La pereza. Neruda la representa desnuda y prodigiosa: "Me llevó deslumbrado / y soñoliento, / me descubrió en la arena / pequeños trozos rotos / de sustancias oceánicas, / maderas, algas, piedras / plumas de aves marinas". Y Georg Simmel señala en su hermoso artículo "Metafísica de la pereza" (Imágenes momentáneas, Gedisa) que "toda actividad no es más que el puente entre dos perezas, y toda cultura se afana para hacerlo cada vez más corto".

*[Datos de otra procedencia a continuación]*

[config.mk]
export PLATFORM = sky130hd
export DESIGN_NAME = inst_loader_flat
export DESIGN_NICKNAME = d
export VERILOG_FILES = /design/src/rtl/inst_loader_if.sv /design/src/rtl/inst_loader.sv /design/src/flat_wrapper.sv
export SDC_FILE = /design/constraint.sdc
export NUM_CORES = 1
export LEC_CHECK = 0
export CORE_ASPECT_RATIO = 0.75
export CORE_UTILIZATION = 30
export DETAILED_ROUTE_END_ITERATION = 16
export GPL_TIMING_DRIVEN = 0
export HOLD_SLACK_MARGIN = 0.03
export MAX_ROUTING_LAYER = met4
export PLACE_DENSITY = 0.52
export SETUP_SLACK_MARGIN = 0.1
export SYNTH_ARGS = -nofsm -noshare
export SYNTH_HDL_FRONTEND = slang
export SYNTH_SLANG_ARGS = --single-unit
[constraint.sdc]
create_clock -name clock -period 7.5 [get_ports clock]
set_input_delay 1.125 -clock clock [delete_from_list [all_inputs] [get_ports clock]]
set_output_delay 1.125 -clock clock [all_outputs]
set_load 0.01 [all_outputs]
[src/rtl/inst_loader_if.sv]
// -----------------------------------------------------------------------------
// inst_loader_if
// Bundles the host byte stream and the instruction-RAM write port of
// inst_loader.
//   rx_valid/rx_data     : one-cycle byte strobe from the UART receiver
//   wr_en/wr_addr/wr_data: one-cycle write strobe, byte address, 32-bit word
//   busy/done/error      : load status (done and error are sticky)
//   cpu_reset_n          : active-low core reset, released once the image is in
// Modports:
//   master : host/environment side (drives the byte stream, observes results)
//   slave  : loader side
// -----------------------------------------------------------------------------
interface inst_loader_if #(
    parameter int unsigned NADDR_BITS = 8
);
    logic                  rx_valid;
    logic [7:0]            rx_data;
    logic                  wr_en;
    logic [NADDR_BITS-1:0] wr_addr;
    logic [31:0]           wr_data;
    logic                  busy;
    logic                  done;
    logic                  error;
    logic                  cpu_reset_n;

    modport master (
        output rx_valid, rx_data,
        input  wr_en, wr_addr, wr_data, busy, done, error, cpu_reset_n
    );

    modport slave (
        input  rx_valid, rx_data,
        output wr_en, wr_addr, wr_data, busy, done, error, cpu_reset_n
    );
endinterface

[src/rtl/inst_loader.sv]
// -----------------------------------------------------------------------------
// inst_loader
// Boot-time instruction-memory writer. Consumes a byte stream
//   {N[7:0], N[15:8], word0 b0..b3, word1 b0..b3, ... [, checksum]}
// and writes word k as {b3,b2,b1,b0} to byte address 4*k. The core is kept in
// reset (cpu_reset_n = 0) until the whole image has been written.
//
// Ports:
//   clock   : rising-edge clock
//   reset_n : asynchronous active-low reset
//   bus     : inst_loader_if.slave (byte stream in, RAM write port and status out)
//
// Optional feature: define INST_LOADER_CHECKSUM_EN to require one trailer byte
// such that the 8-bit sum of every stream byte (length, data, trailer) is 0.
// -----------------------------------------------------------------------------
module inst_loader #(
    parameter int unsigned NADDR_BITS = 8
) (
    input logic       clock,
    input logic       reset_n,
    inst_loader_if.slave bus
);

    localparam int unsigned Depth = 1 << (NADDR_BITS - 2);
    localparam logic [16:0] DepthW = 17'(Depth);

`ifdef INST_LOADER_CHECKSUM_EN
    typedef enum logic [2:0] {
        StLen0, StLen1, StData, StCheck, StFinish, StDone, StError
    } state_e;
`else
    typedef enum logic [2:0] {
        StLen0, StLen1, StData, StFinish, StDone, StError
    } state_e;
`endif

    state_e                state_q;
    logic [7:0]            len_lo_q;
    logic [15:0]           count_q;
    logic [15:0]           word_q;
    logic [1:0]            byte_q;
    logic [23:0]           shift_q;
    logic                  wr_en_q;
    logic [NADDR_BITS-1:0] wr_addr_q;
    logic [31:0]           wr_data_q;
    logic                  busy_q;
    logic                  done_q;
    logic                  error_q;
    logic                  cpu_reset_n_q;

    logic [15:0] len_n;
    logic        last_word;

    assign len_n     = {bus.rx_data, len_lo_q};
    assign last_word = (word_q == (count_q - 16'd1));

`ifdef INST_LOADER_CHECKSUM_EN
    logic [7:0] sum_q;
    logic [7:0] sum_n;
    assign sum_n = sum_q + bus.rx_data;
`endif

    always_ff @(posedge clock or negedge reset_n) begin
        if (!reset_n) begin
            state_q       <= StLen0;
            len_lo_q      <= 8'h00;
            count_q       <= 16'h0000;
            word_q        <= 16'h0000;
            byte_q        <= 2'd0;
            shift_q       <= 24'h000000;
            wr_en_q       <= 1'b0;
            wr_addr_q     <= '0;
            wr_data_q     <= 32'h0000_0000;
            busy_q        <= 1'b0;
            done_q        <= 1'b0;
            error_q       <= 1'b0;
            cpu_reset_n_q <= 1'b0;
`ifdef INST_LOADER_CHECKSUM_EN
            sum_q         <= 8'h00;
`endif
        end else begin
            // Write strobe is a single-cycle pulse.
            wr_en_q <= 1'b0;
            case (state_q)
                StLen0: begin
                    if (bus.rx_valid) begin
                        len_lo_q <= bus.rx_data;
                        busy_q   <= 1'b1;
                        state_q  <= StLen1;
`ifdef INST_LOADER_CHECKSUM_EN
                        sum_q    <= sum_n;
`endif
                    end
                end
                StLen1: begin
                    if (bus.rx_valid) begin
                        count_q <= len_n;
                        word_q  <= 16'h0000;
                        byte_q  <= 2'd0;
`ifdef INST_LOADER_CHECKSUM_EN
                        sum_q   <= sum_n;
`endif
                        if (len_n == 16'h0000) begin
                            state_q <= StFinish;
                        end else if ({1'b0, len_n} > DepthW) begin
                            state_q <= StError;
                            error_q <= 1'b1;
                            busy_q  <= 1'b0;
                        end else begin
                            state_q <= StData;
                        end
                    end
                end
                StData: begin
                    if (bus.rx_valid) begin
                        // Bytes arrive LSB first; shift in from the top.
                        shift_q <= {bus.rx_data, shift_q[23:8]};
                        byte_q  <= byte_q + 2'd1;
`ifdef INST_LOADER_CHECKSUM_EN
                        sum_q   <= sum_n;
`endif
                        if (byte_q == 2'd3) begin
                            wr_en_q   <= 1'b1;
                            wr_addr_q <= {word_q[NADDR_BITS-3:0], 2'b00};
                            wr_data_q <= {bus.rx_data, shift_q};
                            word_q    <= word_q + 16'd1;
                            if (last_word) begin
`ifdef INST_LOADER_CHECKSUM_EN
                                state_q <= StCheck;
`else
                                state_q <= StFinish;
`endif
                            end
                        end
                    end
                end
`ifdef INST_LOADER_CHECKSUM_EN
                StCheck: begin
                    if (bus.rx_valid) begin
                        if (sum_n == 8'h00) begin
                            state_q <= StFinish;
                        end else begin
                            state_q <= StError;
                            error_q <= 1'b1;
                            busy_q  <= 1'b0;
                        end
                    end
                end
`endif
                StFinish: begin
                    state_q       <= StDone;
                    done_q        <= 1'b1;
                    cpu_reset_n_q <= 1'b1;
                    busy_q        <= 1'b0;
                end
                StDone: begin
                    state_q <= StDone;
                end
                StError: begin
                    state_q <= StError;
                end
                default: begin
                    state_q <= StError;
                    error_q <= 1'b1;
                    busy_q  <= 1'b0;
                end
            endcase
        end
    end

    assign bus.wr_en       = wr_en_q;
    assign bus.wr_addr     = wr_addr_q;
    assign bus.wr_data     = wr_data_q;
    assign bus.busy        = busy_q;
    assign bus.done        = done_q;
    assign bus.error       = error_q;
    assign bus.cpu_reset_n = cpu_reset_n_q;

endmodule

Así lo experimentamos en vacaciones, cuando el relajamiento de la maldición bíblica nos hace sentirnos, durante el tiempo de un suspiro, próximos a otra vida posible. Nos fijamos, como el poeta, en lo que nos había ocultado la arena del trabajo. Y retomamos -también por un instante- aficiones o deseos que la rutina laboral había relegado al olvido. A toda esa beatitud, sin embargo, otros le sacan partido. Por eso la vuelta de las vacaciones es el momento que aprovechan los editores de coleccionables para "lanzamientos" que apuntan a los buenos propósitos que nos habíamos hecho durante el verano: aprender idiomas, pintar al óleo, construir aviones por piezas, hacernos nuestros propios vestidos. Pereza, qué trabajo.